I was wondering how many orphaned single-release “maybe should never have been registered” packages are there in the General registry. This is something I have heard other communities lament – pollution of their package namespace with one-offs that do not see any support.
I wrote a small script to check the time-since-last-release for all the packages in the registry and this is what I found (JLL packages are not counted):
Does the number of orphans grow over time
The plots show the total number of packages, the amount of brand new packages per month, the amount of new releases (whether an update or a new package) per month, and then it gives a few lines related to “stale” packages: packages with no more than two releases, packages with a single release, and package that have zero releases in the General registry (and were simply copied over from before we used a package registry like this).
Overall, the health seems pretty good, the “staleness” does not seem to be significant.
In the plot you see two dips. They are respectively:
- remove packages and versions of packages that do not support Julia 1.0 by KristofferC · Pull Request #4169 · JuliaRegistries/General · GitHub
- Move JLLs to own folder by oxinabox · Pull Request #79064 · JuliaRegistries/General · GitHub (I do not know why there is a dip for this one… I supposedly am not counting JLLs)
Freshness histogram for each month
Here is a per-month snapshot of the freshness distribution of packages: for each month I plot a histogram of how-long ago a package has seen a release.

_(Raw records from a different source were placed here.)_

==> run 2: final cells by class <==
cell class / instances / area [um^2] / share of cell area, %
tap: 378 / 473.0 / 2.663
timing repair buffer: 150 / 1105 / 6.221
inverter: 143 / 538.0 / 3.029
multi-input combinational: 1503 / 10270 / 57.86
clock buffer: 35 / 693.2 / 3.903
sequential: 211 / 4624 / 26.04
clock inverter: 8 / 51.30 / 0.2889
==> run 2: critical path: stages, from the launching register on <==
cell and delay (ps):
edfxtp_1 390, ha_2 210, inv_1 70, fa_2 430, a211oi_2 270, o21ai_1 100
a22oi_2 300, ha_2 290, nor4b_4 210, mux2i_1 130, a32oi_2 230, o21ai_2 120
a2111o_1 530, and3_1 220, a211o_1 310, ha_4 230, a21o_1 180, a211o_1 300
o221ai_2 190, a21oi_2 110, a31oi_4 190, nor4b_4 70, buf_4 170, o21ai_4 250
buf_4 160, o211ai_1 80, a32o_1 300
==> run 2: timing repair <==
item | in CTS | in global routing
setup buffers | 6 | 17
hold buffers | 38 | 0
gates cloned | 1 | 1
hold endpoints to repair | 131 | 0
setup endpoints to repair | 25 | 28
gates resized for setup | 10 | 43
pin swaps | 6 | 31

You might need to open the image in a new tab.
Similarly to above, these histograms seem to show most packages see regular updates.
Today, age vs freshness
Lastly, I was curious whether in the present state of the registry one can see a wave of abandoned packages. I tried to plot something to expose a correlation between how long ago a package was first created vs how long ago it got its latest release. I do not see anything particularly interesting in this plot though.
the scripts to generate the date and the plots themselves
An INCREDIBLY inefficient fish script to gather all the data from the registry (checking out the repo for each historical month and then searching for each package the last Registrator or METADATA sync commits). You can probably write something a million times faster.
for year in (seq 18 24)
for month in (seq -f"%02g" 1 12)
set checkoutdate "20$year-$month-01"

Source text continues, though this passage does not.